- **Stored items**

$ cat src/hw/rtl/chte_pkg.sv
// Shared types and constants of the chained hash table engine.
`timescale 1ns / 1ps
`default_nettype none
package chte_pkg;

  localparam int NUM_BUCKETS_DEF  = 1024;
  localparam int POOL_ENTRIES_DEF = 1024;

  localparam int KEY_W    = 32;
  localparam int VAL_W    = 32;
  localparam int BIDX_W   = 10;
  localparam int MODE_W   = 2;
  localparam int STATUS_W = 2;

  typedef enum logic [MODE_W-1:0] {
    MODE_LOOKUP = 2'd0,
    MODE_INSERT = 2'd1,
    MODE_DELETE = 2'd2
  } mode_t;

  typedef enum logic [STATUS_W-1:0] {
    ST_OK      = 2'd0,
    ST_MISSING = 2'd1,
    ST_FULL    = 2'd2
  } status_t;

  typedef struct packed {
    logic [MODE_W-1:0] mode;
    logic [KEY_W-1:0]  key;
    logic [BIDX_W-1:0] bucket;
    logic [VAL_W-1:0]  value;
  } req_t;

  typedef struct packed {
    logic clearing;
  } back_stat_t;

  typedef enum logic [1:0] {
    F_IDLE,
    F_RED,
    F_PUSH
  } front_state_t;

  typedef enum logic [2:0] {
    B_CLEAR,
    B_IDLE,
    B_HEAD,
    B_LINK,
    B_CMP,
    B_FREE,
    B_INS,
    B_DONE
  } back_state_t;

endpackage
`default_nettype wire

$ cat src/hw/rtl/chte_if.sv
// Valid/ready channel interfaces for requests and results.
`timescale 1ns / 1ps
`default_nettype none
interface chte_in_if;
  logic        valid;
  logic        ready;
  logic [1:0]  mode;
  logic [31:0] key;
  logic [9:0]  bucket_index;
  logic [31:0] entry_value;
  modport source (output valid, mode, key, bucket_index, entry_value, input ready);
  modport sink (input valid, mode, key, bucket_index, entry_value, output ready);
endinterface

`default_nettype wire

$ cat src/hw/rtl/chte_front.sv
// Request intake: takes a transfer and reduces its bucket index modulo the bucket count.
`timescale 1ns / 1ps
`default_nettype none
module chte_front
  import chte_pkg::*;
#(
  parameter int NUM_BUCKETS = NUM_BUCKETS_DEF
) (
  input  wire logic       clk,
  input  wire logic       rst_n,
  chte_in_if.sink         in_ch,
  input  wire back_stat_t stat,
  input  wire logic       q_full,
  output      logic       q_push,
  output      req_t       q_data
);

  localparam int DIVW = 27;

  front_state_t      state_r, state_nxt;
  logic [2:0]        step_r, step_nxt;
  logic [BIDX_W-1:0] rem_r, rem_nxt;
  req_t              req_r, req_nxt;
  logic [DIVW-1:0]   div_hi, div_lo;
  logic [BIDX_W-1:0] rem_mid;

  always_ff @(posedge clk) begin
    if (!rst_n) begin
      state_r <= F_IDLE;
    end else begin
      state_r <= state_nxt;
    end
    step_r <= step_nxt;
    rem_r  <= rem_nxt;
    req_r  <= req_nxt;
  end

  always_comb begin
    div_hi  = DIVW'(NUM_BUCKETS) << {step_r, 1'b1};
    div_lo  = DIVW'(NUM_BUCKETS) << {step_r, 1'b0};
    rem_mid = (DIVW'(rem_r) >= div_hi) ? rem_r - div_hi[BIDX_W-1:0] : rem_r;
    state_nxt   = state_r;
    step_nxt    = step_r;
    rem_nxt     = rem_r;
    req_nxt     = req_r;
    in_ch.ready = 1'b0;
    q_push      = 1'b0;
    q_data      = req_r;
    q_data.bucket = rem_r;
    case (state_r)
      F_IDLE: begin
        in_ch.ready = !stat.clearing;
        if (in_ch.valid && !stat.clearing) begin
          req_nxt.mode   = in_ch.mode;
          req_nxt.key    = in_ch.key;
          req_nxt.value  = in_ch.entry_value;
          req_nxt.bucket = in_ch.bucket_index;
          rem_nxt        = in_ch.bucket_index;
          step_nxt       = 3'd4;
          state_nxt      = F_RED;
        end
      end
      F_RED: begin
        rem_nxt = (DIVW'(rem_mid) >= div_lo) ? rem_mid - div_lo[BIDX_W-1:0] : rem_mid;
        step_nxt = step_r - 3'd1;
        if (step_r == 3'd0) begin
          state_nxt = F_PUSH;
        end
      end
      F_PUSH: begin
        if (!q_full) begin
          q_push    = 1'b1;
          state_nxt = F_IDLE;
        end
      end
      default: begin
        state_nxt = F_IDLE;
      end
    endcase
  end

endmodule
`default_nettype wire

$ cat src/flat_wrapper.sv
// flat-port wrapper written by rule: the top's interface ports become plain ports
module chte_front_flat import chte_pkg::*;
#(
  parameter int NUM_BUCKETS = NUM_BUCKETS_DEF
)
  (clk, rst_n, stat, q_full, q_push, q_data, in_ch_valid, in_ch_mode, in_ch_key, in_ch_bucket_index, in_ch_entry_value, in_ch_ready);
  chte_in_if in_ch_i ();
  input  wire logic clk;
  input  wire logic rst_n;
  input  wire back_stat_t stat;
  input  wire logic q_full;
  output      logic q_push;
  output      req_t q_data;
  input wire logic [$bits(in_ch_i.valid)-1:0] in_ch_valid;
  input wire logic [$bits(in_ch_i.mode)-1:0] in_ch_mode;
  input wire logic [$bits(in_ch_i.key)-1:0] in_ch_key;
  input wire logic [$bits(in_ch_i.bucket_index)-1:0] in_ch_bucket_index;
  input wire logic [$bits(in_ch_i.entry_value)-1:0] in_ch_entry_value;
  output wire logic [$bits(in_ch_i.ready)-1:0] in_ch_ready;
  assign in_ch_i.valid = in_ch_valid;
  assign in_ch_i.mode = in_ch_mode;
  assign in_ch_i.key = in_ch_key;
  assign in_ch_i.bucket_index = in_ch_bucket_index;
  assign in_ch_i.entry_value = in_ch_entry_value;
  assign in_ch_ready = in_ch_i.ready;
  chte_front #(.NUM_BUCKETS(NUM_BUCKETS)) u_core (.clk(clk), .rst_n(rst_n), .in_ch(in_ch_i), .stat(stat), .q_full(q_full), .q_push(q_push), .q_data(q_data));
endmodule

- **WHAT IS REQUIRED**
Return the data above in full. Keep every line exactly as it is.

- **OUTPUT FOR THIS TASK**
$ cat src/hw/rtl/chte_pkg.sv
// Shared types and constants of the chained hash table engine.
`timescale 1ns / 1ps
`default_nettype none
package chte_pkg;

  localparam int NUM_BUCKETS_DEF  = 1024;
  localparam int POOL_ENTRIES_DEF = 1024;

  localparam int KEY_W    = 32;
  localparam int VAL_W    = 32;
  localparam int BIDX_W   = 10;
  localparam int MODE_W   = 2;
  localparam int STATUS_W = 2;

  typedef enum logic [MODE_W-1:0] {
    MODE_LOOKUP = 2'd0,
    MODE_INSERT = 2'd1,
    MODE_DELETE = 2'd2
  } mode_t;

  typedef enum logic [STATUS_W-1:0] {
    ST_OK      = 2'd0,
    ST_MISSING = 2'd1,
    ST_FULL    = 2'd2
  } status_t;

  typedef struct packed {
    logic [MODE_W-1:0] mode;
    logic [KEY_W-1:0]  key;
    logic [BIDX_W-1:0] bucket;
    logic [VAL_W-1:0]  value;
  } req_t;

  typedef struct packed {
    logic clearing;
  } back_stat_t;

  typedef enum logic [1:0] {
    F_IDLE,
    F_RED,
    F_PUSH
  } front_state_t;

  typedef enum logic [2:0] {
    B_CLEAR,
    B_IDLE,
    B_HEAD,
    B_LINK,
    B_CMP,
    B_FREE,
    B_INS,
    B_DONE
  } back_state_t;

endpackage
`default_nettype wire

$ cat src/hw/rtl/chte_if.sv
// Valid/ready channel interfaces for requests and results.
`timescale 1ns / 1ps
`default_nettype none
interface chte_in_if;
  logic        valid;
  logic        ready;
  logic [1:0]  mode;
  logic [31:0] key;
  logic [9:0]  bucket_index;
  logic [31:0] entry_value;
  modport source (output valid, mode, key, bucket_index, entry_value, input ready);
  modport sink (input valid, mode, key, bucket_index, entry_value, output ready);
endinterface

`default_nettype wire

$ cat src/hw/rtl/chte_front.sv
// Request intake: takes a transfer and reduces its bucket index modulo the bucket count.
`timescale 1ns / 1ps
`default_nettype none
module chte_front
  import chte_pkg::*;
#(
  parameter int NUM_BUCKETS = NUM_BUCKETS_DEF
) (
  input  wire logic       clk,
  input  wire logic       rst_n,
  chte_in_if.sink         in_ch,
  input  wire back_stat_t stat,
  input  wire logic       q_full,
  output      logic       q_push,
  output      req_t       q_data
);

  localparam int DIVW = 27;

  front_state_t      state_r, state_nxt;
  logic [2:0]        step_r, step_nxt;
  logic [BIDX_W-1:0] rem_r, rem_nxt;
  req_t              req_r, req_nxt;
  logic [DIVW-1:0]   div_hi, div_lo;
  logic [BIDX_W-1:0] rem_mid;

  always_ff @(posedge clk) begin
    if (!rst_n) begin
      state_r <= F_IDLE;
    end else begin
      state_r <= state_nxt;
    end
    step_r <= step_nxt;
    rem_r  <= rem_nxt;
    req_r  <= req_nxt;
  end

  always_comb begin
    div_hi  = DIVW'(NUM_BUCKETS) << {step_r, 1'b1};
    div_lo  = DIVW'(NUM_BUCKETS) << {step_r, 1'b0};
    rem_mid = (DIVW'(rem_r) >= div_hi) ? rem_r - div_hi[BIDX_W-1:0] : rem_r;
    state_nxt   = state_r;
    step_nxt    = step_r;
    rem_nxt     = rem_r;
    req_nxt     = req_r;
    in_ch.ready = 1'b0;
    q_push      = 1'b0;
    q_data      = req_r;
    q_data.bucket = rem_r;
    case (state_r)
      F_IDLE: begin
        in_ch.ready = !stat.clearing;
        if (in_ch.valid && !stat.clearing) begin
          req_nxt.mode   = in_ch.mode;
          req_nxt.key    = in_ch.key;
          req_nxt.value  = in_ch.entry_value;
          req_nxt.bucket = in_ch.bucket_index;
          rem_nxt        = in_ch.bucket_index;
          step_nxt       = 3'd4;
          state_nxt      = F_RED;
        end
      end
      F_RED: begin
        rem_nxt = (DIVW'(rem_mid) >= div_lo) ? rem_mid - div_lo[BIDX_W-1:0] : rem_mid;
        step_nxt = step_r - 3'd1;
        if (step_r == 3'd0) begin
          state_nxt = F_PUSH;
        end
      end
      F_PUSH: begin
        if (!q_full) begin
          q_push    = 1'b1;
          state_nxt = F_IDLE;
        end
      end
      default: begin
        state_nxt = F_IDLE;
      end
    endcase
  end

endmodule
`default_nettype wire

$ cat src/flat_wrapper.sv
// flat-port wrapper written by rule: the top's interface ports become plain ports
module chte_front_flat import chte_pkg::*;
#(
  parameter int NUM_BUCKETS = NUM_BUCKETS_DEF
)
  (clk, rst_n, stat, q_full, q_push, q_data, in_ch_valid, in_ch_mode, in_ch_key, in_ch_bucket_index, in_ch_entry_value, in_ch_ready);
  chte_in_if in_ch_i ();
  input  wire logic clk;
  input  wire logic rst_n;
  input  wire back_stat_t stat;
  input  wire logic q_full;
  output      logic q_push;
  output      req_t q_data;
  input wire logic [$bits(in_ch_i.valid)-1:0] in_ch_valid;
  input wire logic [$bits(in_ch_i.mode)-1:0] in_ch_mode;
  input wire logic [$bits(in_ch_i.key)-1:0] in_ch_key;
  input wire logic [$bits(in_ch_i.bucket_index)-1:0] in_ch_bucket_index;
  input wire logic [$bits(in_ch_i.entry_value)-1:0] in_ch_entry_value;
  output wire logic [$bits(in_ch_i.ready)-1:0] in_ch_ready;
  assign in_ch_i.valid = in_ch_valid;
  assign in_ch_i.mode = in_ch_mode;
  assign in_ch_i.key = in_ch_key;
  assign in_ch_i.bucket_index = in_ch_bucket_index;
  assign in_ch_i.entry_value = in_ch_entry_value;
  assign in_ch_ready = in_ch_i.ready;
  chte_front #(.NUM_BUCKETS(NUM_BUCKETS)) u_core (.clk(clk), .rst_n(rst_n), .in_ch(in_ch_i), .stat(stat), .q_full(q_full), .q_push(q_push), .q_data(q_data));
endmodule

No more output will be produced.